── GIVEN DATA

==> flow/design.v (excerpt) <==
module algorithm_top (
  input  logic                 clk,
  input  logic                 rst_n,
  input  logic                 s_valid,
  output logic                 s_ready,
  input  params_pkg::in_t      s_data,
  output logic                 m_valid,
  input  logic                 m_ready,
  output params_pkg::out_t     m_data
);
  algorithm_core u_core (
    .clk      (clk),
    .rst_n    (rst_n),
    .s_valid  (s_valid),
    .s_ready  (s_ready),
    .s_data   (s_data),
    .m_valid  (m_valid),
    .m_ready  (m_ready),
    .m_data   (m_data)
  );
endmodule
For scale: ~910 flip-flops, roughly 34 I/O pins.
Settings: LEC_CHECK=0, CAP_MARGIN=20, CORE_ASPECT_RATIO=0.72, CORE_MARGIN=2, CORE_UTILIZATION=72, CTS_CLUSTER_DIAMETER=317, GPL_ROUTABILITY_DRIVEN=1, SETUP_SLACK_MARGIN=1.28, SLEW_MARGIN=15; clock period 4.98 ns.
run.sh (not shown) runs the stock make flow with config.mk's settings and CLKGATE_MAP_FILE=.
The first run finished but failed the layout checks on negative setup slack.
Then changed:
CORE_ASPECT_RATIO = default   (was 0.72)
CORE_UTILIZATION = 30   (was 72)
CTS_CLUSTER_DIAMETER = default   (was 317)
GPL_ROUTABILITY_DRIVEN = default   (was 1)
SETUP_SLACK_MARGIN = default   (was 1.28)
SLEW_MARGIN = 20   (was 15)
clock period = 5.56 ns   (was 4.98 ns; I/O delays follow)
Result: With this change the flow produced a clean layout. Core utilization decreases by 52 points. Global-route usage went down by 22 points. Synthesized cell count does not change. Cell area goes down by 4.8%. Synthesized area does not change. Non-clock buffer count shrinks by 359.

---

== v30 ==
Starting RTL as in the previous note.
export LEC_CHECK = 0
export ABC_AREA = 1
export CAP_MARGIN = 0
export CORE_MARGIN = 8
export CORE_UTILIZATION = 40
export CTS_CLUSTER_SIZE = 77
export GPL_ROUTABILITY_DRIVEN = 0
export PLACE_DENSITY_LB_ADDON = 0.16
export SETUP_SLACK_MARGIN = -0.0
export SLEW_MARGIN = 20
create_clock -name core_clock -period 6.0 [get_ports {clk}]
v30 finished end to end and its layout was clean on timing, DRC and antenna.
Modified inputs, v48 compared to v30
Settings: CTS_CLUSTER_SIZE removed (was 77); CTS_CLUSTER_DIAMETER newly set to 91; PLACE_DENSITY_LB_ADDON removed (was 0.16); ABC_AREA removed (was 1); SETUP_SLACK_MARGIN changed from -0.0 to -0.29; CORE_MARGIN changed from 8 to 2; CAP_MARGIN changed from 0 to 5; GPL_ROUTABILITY_DRIVEN removed (was 0); CORE_UTILIZATION changed from 40 to 72; the clock period (ns, I/O delays scaled along) changed from 6.0 to 4.16.
--- outcome ---
v30 | stages: all done | timing, DRC, antenna: all pass
To summarise v48: no stage aborted, but the layout did not pass its checks, failing on negative setup slack.
v48 against v30: count of clock-buffer cells in the layout up 3, final cell count down 4,412, per-instance average area after synthesis up about 30%.
Run comparison: v30 class of the tightest hold or removal check flip-flop to flip-flop; v48 class of the tightest hold or removal check input pin to asynchronous set/reset pin
Worst hold slack, v30 and v48: smaller value in v48
The inputs of v13 differ from those of v48 as listed below.
Settings: swapping 72 for 40 in CORE_UTILIZATION; clearing CTS_CLUSTER_DIAMETER, which used to be 91; swapping 5 for 20 in CAP_MARGIN; clearing SETUP_SLACK_MARGIN, which used to be -0.29; swapping 4.16 for 6.0 in the clock period (ns, I/O delays scaled along).
Notes after the runs:
- Sort v13 and v48 by data arrival time of the critical path asc -> top: v48
- Against v48, v13 reports a routed via count that is lower.
- v13: vertical die size about 34% above v48
- [compare] base=v48 new=v13: initial antenna violation count went down by 4; clock period minus final worst setup slack higher.
- The via count of the first global-routing pass in v13 sits about 12% below the value recorded for v48.
- Uppermost signal routing layer after detailed routing = met5: v48; uppermost signal routing layer after detailed routing = met4: v13
- Relative to v48, v13 improves hold slack.
- v13 | stages: all done | timing, DRC, antenna: all pass
- Taking v48 as the reference, in v13 number of nets at the end of the flow decreased 814, global-route usage saw a decrease, met2 global-route usage went down by 31 points.
Input changes introduced in v1 (baseline for comparison: v13):
Settings: an added PLACE_DENSITY of 0.64; a change of CORE_UTILIZATION from 40 to 72; a change of the clock period (ns, I/O delays scaled along) from 6.0 to 4.88.
- Completing all stages was not enough for v1: its layout failed the final checks because of negative setup slack.
- Per the final summary, v13 finished and its layout is clean on timing, DRC and antenna.
- Comparing final area for v13 and v1, the bigger number came from v1.
- Taking v13 as the reference, in v1 total of cells resized after clock tree synthesis climbed 25; fmax rose 16 MHz; final cell utilization of the core climbed 36 points; final worst-path setup slack now smaller.
- As far as path depth of the worst reg2reg path goes, v13 and v1 are indistinguishable; the numbers are identical.
- Reported for v13 and v1, area reported by Yosys stat turned out identical to the last digit.
- v13 → v1: wire length shows an increase of about 4%, layout multi-input combinational cell count shows no meaningful change.
### v1 -> v9
Settings: CTS_CLUSTER_DIAMETER newly set to 98; SETUP_SLACK_MARGIN newly set to 1.38; PLACE_DENSITY removed (was 0.64); PLACE_DENSITY_LB_ADDON newly set to 0.01; the clock period (ns, I/O delays scaled along) changed from 4.88 to 4.86.
==> comparison <==
- | v9 | all stages done | FAIL | negative setup slack |
- When v9 is set beside v1, its layout overhead on the synthesized area turns out to be 6.6 points larger.
- Final cycle utilization of the critical path: lower on v1
- Cmp v1 and v9 / worst setup slack / higher: v1
- Going from v1 to v9, critical path required time has decreased, post-place setup slack has remained practically unchanged.
- In v9 the placed instance area turned out about 0.9% higher than in v1.
- v9 gives less post-layout minimum cycle time than v1 did.
- Compared to v1, the router laid down more metal wire for v9.
## Diff of input files: v47 against v9
Settings: CTS_CLUSTER_DIAMETER: 98 -> unset; PLACE_DENSITY_LB_ADDON: 0.01 -> unset; SETUP_SLACK_MARGIN: 1.38 -> unset; CORE_UTILIZATION: 72 -> 18; the clock period (ns, I/O delays scaled along): 4.86 -> 7.72.
Notes after the runs:
- v9 completed end to end; final checks failed (negative setup slack).
- In summary, v47 completed successfully, with a layout that passed the timing, DRC and antenna checks.
- Number of flops mapped to enable cells by yosys: v9 vs v47 identical
- v47 vs. v9: post-layout net count went down about 4%; setup slack moved up; required time of the critical path has increased; final standard cell area without fillers shows a reduction of 2.8%.
- Of the two values seen for path type of the worst min-delay path, flip-flop to flip-flop was produced by v47 and input pin to asynchronous set/reset pin by v9.
- Row count ended up about 100% higher on v47 than on v9.
- Taking v9 as the reference, in v47 number of buffers inserted during clock tree synthesis higher, floorplan net count ~0 delta, number of standard cells in the final layout excluding fillers increased 3,885.

---

## job 216
algorithm_top again, from the RTL that the note above started with.
export LEC_CHECK = 0
export ABC_AREA = 0
export CAP_MARGIN = 35
export CELL_PAD_IN_SITES_DETAIL_PLACEMENT = 2
export CORE_ASPECT_RATIO = 0.92
export CORE_MARGIN = 3
export CORE_UTILIZATION = 24
export CTS_CLUSTER_DIAMETER = 346
export GPL_ROUTABILITY_DRIVEN = 0
export GPL_TIMING_DRIVEN = 0
export HOLD_SLACK_MARGIN = -0.09
export MIN_ROUTING_LAYER = met2
export SLEW_MARGIN = 20
create_clock -name core_clock -period 4.03 [get_ports {clk}]
Status(job 216) = ERROR, stage = 5_1_grt
diff inputs: job 216 => job 1502
Settings: a change of GPL_ROUTABILITY_DRIVEN from 0 to 1; a change of CTS_CLUSTER_DIAMETER from 346 to 202; an added TNS_END_PERCENT of 70; an added CELL_PAD_IN_SITES_GLOBAL_PLACEMENT of 2; a change of ABC_AREA from 0 to 1; a change of CAP_MARGIN from 35 to 15; a change of HOLD_SLACK_MARGIN from -0.09 to 0.06.
Notes after the runs:
Diff job 216 -> job 1502: mux share of post-synthesis cell area shrank by 1.1 points; chip area rose about 14%; synthesized cell count moved up; and-or/or-and share of the synthesized area has decreased; area figure in the yosys stat output saw an increase. The layout from job 1502, despite a flow that completed every stage, fails the layout checks, with the failing checks listed as negative setup slack.
> inputs changed (job 1502 -> job 9690)
Settings: a deleted ABC_AREA that had been 1; a deleted CELL_PAD_IN_SITES_GLOBAL_PLACEMENT that had been 2; a deleted TNS_END_PERCENT that had been 70; a deleted GPL_ROUTABILITY_DRIVEN that had been 1; a deleted CELL_PAD_IN_SITES_DETAIL_PLACEMENT that had been 2; a change of CAP_MARGIN from 15 to 20; a change of CORE_MARGIN from 3 to 2; a deleted HOLD_SLACK_MARGIN that had been 0.06; a deleted GPL_TIMING_DRIVEN that had been 0; a deleted CORE_ASPECT_RATIO that had been 0.92; a change of CORE_UTILIZATION from 24 to 65; a deleted MIN_ROUTING_LAYER that had been met2; a deleted CTS_CLUSTER_DIAMETER that had been 202; a change of the clock period (ns, I/O delays scaled along) from 4.03 to 4.01.
==> results <==
Ran to the end and failed final checks on negative setup slack: job 9690.
Compared with job 1502, in job 9690 critical path depth now larger, count of flip-flops with a built-in enable after synthesis comparable, basic-gate share of the synthesized area counting and, or, nand and nor cells now smaller, final area now smaller.
diff inputs: job 9690 => job 5461
Settings: swapping 65 for 40 in CORE_UTILIZATION; swapping 4.01 for 5.56 in the clock period (ns, I/O delays scaled along).
--- outcome ---
- Job 5461 ended with every stage complete and zero timing, DRC or antenna violations.
- met1 wire length in job 5461 is about 12% lower than in job 9690
- Compared with job 9690, job 5461 shows a delay contributed by the slowest stage of the critical path that is 0.04 ns higher.
- Taking job 9690 as the reference, in job 5461 via count fell by 4953; detailed route wirelength on metal3 fell by about 60%.
The inputs of job 4090 differ from those of job 5461 as listed below.
Settings: CTS_CLUSTER_DIAMETER: unset -> 320; SETUP_SLACK_MARGIN: unset -> 0.14; PLACE_DENSITY_LB_ADDON: unset -> 0.0; CAP_MARGIN: 20 -> 40; CORE_UTILIZATION: 40 -> 72; CTS_CLUSTER_SIZE: unset -> 26; the clock period (ns, I/O delays scaled along): 5.56 -> 1.57.
Findings:
Status: job 4090 FAILED at 5_1_grt (tool error). Job 4090 ended up with a higher hold buffer count at cts than job 5461 did. In job 4090 the placed wire-length estimate after detailed placement turned out about 50% higher than in job 5461. On average cell area after synthesis, job 5461 and job 4090 are basically level. The Yosys chip area of job 4090 and that of job 5461 are within noise of each other. Placeable core area came out lower on job 4090 than on job 5461. Across both runs, pre-CTS worst setup slack was lower for job 4090 than for job 5461. Number of placed instances, taps included: higher on job 4090. Floorplan check, job 4090 vs job 5461: die outline smaller in job 4090. Diff job 5461..job 4090 | count of buffers inserted at the top-level ports | unchanged. When job 4090 is measured against job 5461, its initial core utilization turns out 32 points higher.
What job 3109 does differently from job 4090 at the input level:
Settings: changing CAP_MARGIN from 40 to 10; setting PLACE_DENSITY to 0.64 for the first time; removing SETUP_SLACK_MARGIN (formerly 0.14); removing CTS_CLUSTER_SIZE (formerly 26); removing PLACE_DENSITY_LB_ADDON (formerly 0.0); changing CTS_CLUSTER_DIAMETER from 320 to 340; changing the clock period (ns, I/O delays scaled along) from 1.57 to 4.88.
Results
Among job 3109 and job 4090, the run that stopped before the end is job 4090, and it is the only one.
STATUS run=job 3109 STAGES=ALL_DONE FINAL_CHECKS=FAILED CAUSE=negative setup slack
Status: number of I/O port buffers parity (job 3109, job 4090)
Per the comparison of job 3109 with job 4090, last weighted congestion value of the routability-driven placer saw a decrease, worst setup timing slack at the placement stage saw an increase, number of cells produced by synthesis saw little to no change, TritonCTS buffer count saw an increase, die outline height saw little to no change.
Number of cells in the design after placement: job 3109 vs job 4090 down about 16%
Against job 4090 as the reference, job 3109 delivers a lower total cell area at the placement stage.
Job 3109 reports a lower number of instances resized during post-cts repair than job 4090 does.

---

The RTL this note starts from:
==> flow/design.v <==
package params_pkg;
  parameter int COEFF_WIDTH    = 16;  
  parameter int DATA_WIDTH     = 12;  
  parameter int OUTPUT_WIDTH   = 16;  
  parameter int PIPELINE_DEPTH = 5;   
  parameter int NUM_TAPS       = 16;  
  parameter int INPUT_FRAC     = 11;  
  parameter int COEFF_FRAC     = 14;  
  parameter int OUTPUT_FRAC    = 14;  
  parameter int ACC_WIDTH      = 32;  
  localparam int PROD_WIDTH = DATA_WIDTH + COEFF_WIDTH;  
  localparam int SHIFT_RIGHT = (INPUT_FRAC + COEFF_FRAC) - OUTPUT_FRAC;  
  typedef logic signed [DATA_WIDTH-1:0]    in_t;
  typedef logic signed [COEFF_WIDTH-1:0]  coeff_t;
  typedef logic signed [PROD_WIDTH-1:0]   prod_t;
  typedef logic signed [ACC_WIDTH-1:0]    acc_t;
  typedef logic signed [OUTPUT_WIDTH-1:0] out_t;
  localparam logic [NUM_TAPS*COEFF_WIDTH-1:0] COEFF_ROM = {
    -16'sd28,
    -16'sd1014,
    -16'sd1589,
    -16'sd1638,
    -16'sd1153,
    -16'sd261,
    16'sd790,
    16'sd1710,
    16'sd2177,
    16'sd2110,
    16'sd1594,
    16'sd845,
    16'sd184,
    -16'sd179,
    -16'sd226,
    -16'sd116
  };
endpackage
import params_pkg::*;
module algorithm_core (
  input  logic                 clk,
  input  logic                 rst_n,
  input  logic                 s_valid,
  output logic                 s_ready,
  input  params_pkg::in_t      s_data,
  output logic                 m_valid,
  input  logic                 m_ready,
  output params_pkg::out_t     m_data
);
  assign s_ready = 1'b1;
  logic signed [DATA_WIDTH-1:0] samples [0:NUM_TAPS-1];
  logic valid_pipe [0:PIPELINE_DEPTH];
  logic signed [PROD_WIDTH-1:0] prods_comb [0:NUM_TAPS-1];
  params_pkg::acc_t prod_ext_comb [0:NUM_TAPS-1];
  params_pkg::acc_t stage_prod_reg   [0:NUM_TAPS-1];  
  params_pkg::acc_t stage_sum8_reg   [0:8-1];        
  params_pkg::acc_t stage_sum4_reg   [0:4-1];        
  params_pkg::acc_t stage_sum2_reg   [0:2-1];        
  params_pkg::acc_t stage_final_reg;                 
  genvar i;
  generate
    for (i = 0; i < NUM_TAPS; i++) begin : PROD_COMB
      always_comb begin
        prods_comb[i] = $signed(samples[i]) * $signed(COEFF_ROM[i*COEFF_WIDTH +: COEFF_WIDTH]);
        prod_ext_comb[i] = $signed({{(ACC_WIDTH-PROD_WIDTH){prods_comb[i][PROD_WIDTH-1]}}, prods_comb[i]});
      end
    end
  endgenerate
  integer idx;
  always_ff @(posedge clk or negedge rst_n) begin
    if (!rst_n) begin
      for (idx = 0; idx < NUM_TAPS; idx = idx + 1) begin
        samples[idx] <= '0;
      end
      for (idx = 0; idx <= PIPELINE_DEPTH; idx = idx + 1) begin
        valid_pipe[idx] <= 1'b0;
      end
      for (idx = 0; idx < NUM_TAPS; idx = idx + 1) begin
        stage_prod_reg[idx] <= '0;
      end
      for (idx = 0; idx < 8; idx = idx + 1) begin
        stage_sum8_reg[idx] <= '0;
      end
      for (idx = 0; idx < 4; idx = idx + 1) begin
        stage_sum4_reg[idx] <= '0;
      end
      for (idx = 0; idx < 2; idx = idx + 1) begin
        stage_sum2_reg[idx] <= '0;
      end
      stage_final_reg <= '0;
    end else begin
      if (s_valid && s_ready) begin
        for (idx = NUM_TAPS-1; idx >= 1; idx = idx - 1) begin
          samples[idx] <= samples[idx-1];
        end
        samples[0] <= s_data;
      end
      valid_pipe[0] <= s_valid & s_ready;
      for (idx = 0; idx < PIPELINE_DEPTH; idx = idx + 1) begin
        valid_pipe[idx+1] <= valid_pipe[idx];
      end
      for (idx = 0; idx < NUM_TAPS; idx = idx + 1) begin
        stage_prod_reg[idx] <= prod_ext_comb[idx];
      end
      for (idx = 0; idx < 8; idx = idx + 1) begin
        stage_sum8_reg[idx] <= stage_prod_reg[2*idx] + stage_prod_reg[2*idx + 1];
      end
      for (idx = 0; idx < 4; idx = idx + 1) begin
        stage_sum4_reg[idx] <= stage_sum8_reg[2*idx] + stage_sum8_reg[2*idx + 1];
      end
      for (idx = 0; idx < 2; idx = idx + 1) begin
        stage_sum2_reg[idx] <= stage_sum4_reg[2*idx] + stage_sum4_reg[2*idx + 1];
      end
      stage_final_reg <= stage_sum2_reg[0] + stage_sum2_reg[1];
    end
  end
  logic signed [ACC_WIDTH-1:0] shifted_acc;
  always_comb begin
    if (SHIFT_RIGHT >= 0)
      shifted_acc = $signed(stage_final_reg) >>> SHIFT_RIGHT;
    else
      shifted_acc = $signed(stage_final_reg) <<< (-SHIFT_RIGHT);
  end
  assign m_data  = params_pkg::out_t'(shifted_acc[OUTPUT_WIDTH-1:0]);
  assign m_valid = valid_pipe[PIPELINE_DEPTH];
endmodule
import params_pkg::*;
module algorithm_top (
  input  logic                 clk,
  input  logic                 rst_n,
  input  logic                 s_valid,
  output logic                 s_ready,
  input  params_pkg::in_t      s_data,
  output logic                 m_valid,
  input  logic                 m_ready,
  output params_pkg::out_t     m_data
);
  algorithm_core u_core (
    .clk      (clk),
    .rst_n    (rst_n),
    .s_valid  (s_valid),
    .s_ready  (s_ready),
    .s_data   (s_data),
    .m_valid  (m_valid),
    .m_ready  (m_ready),
    .m_data   (m_data)
  );
endmodule
clock: 3.53 ns
lec_check: 0
abc_area: 1
cap_margin: 15
core_aspect_ratio: 0.65
core_margin: 2
core_utilization: 70
cts_cluster_diameter: 317
cts_cluster_size: 40
gpl_routability_driven: 1
setup_slack_margin: 1.01
slew_margin: 15
The starting point died in global routing on GRT-0232.
Change:
- ABC_AREA: 1 -> not set
- CAP_MARGIN: 15 -> 10
- CELL_PAD_IN_SITES_DETAIL_PLACEMENT: not set -> 2
- CORE_UTILIZATION: 70 -> 33
- CTS_CLUSTER_DIAMETER: 317 -> 397
- CTS_CLUSTER_SIZE: 40 -> not set
- PLACE_DENSITY_LB_ADDON: not set -> 0.11
- SETUP_SLACK_MARGIN: 1.01 -> -0.03
- clock period: 3.53 -> 7.65 ns (I/O delays scaled with it)
Result: With this change the flow ran to the end with no violations. Die area is higher by 84%. Synthesized cell count falls by 33%. Area after synthesis decreases by 13%.
Change:
- ABC_AREA: not set -> 1
- CELL_PAD_IN_SITES_DETAIL_PLACEMENT: 2 -> 0
- CORE_ASPECT_RATIO: 0.65 -> 1.38
- GPL_ROUTABILITY_DRIVEN: 1 -> 0
- MAX_ROUTING_LAYER: not set -> met5
- MIN_ROUTING_LAYER: not set -> met1
- PLACE_DENSITY_LB_ADDON: 0.11 -> 0.01
- TNS_END_PERCENT: not set -> 40
Outcome:
- The new run finished clean
- hold slack stays flat
- final area rises by 14%
- core utilization drops by 0.49 points
- via count climbs by 28%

────

* _ASSIGNMENT_: A single number is the answer: the count of lines above that include the string "flip".

* _EXERCISE RESULT_: 4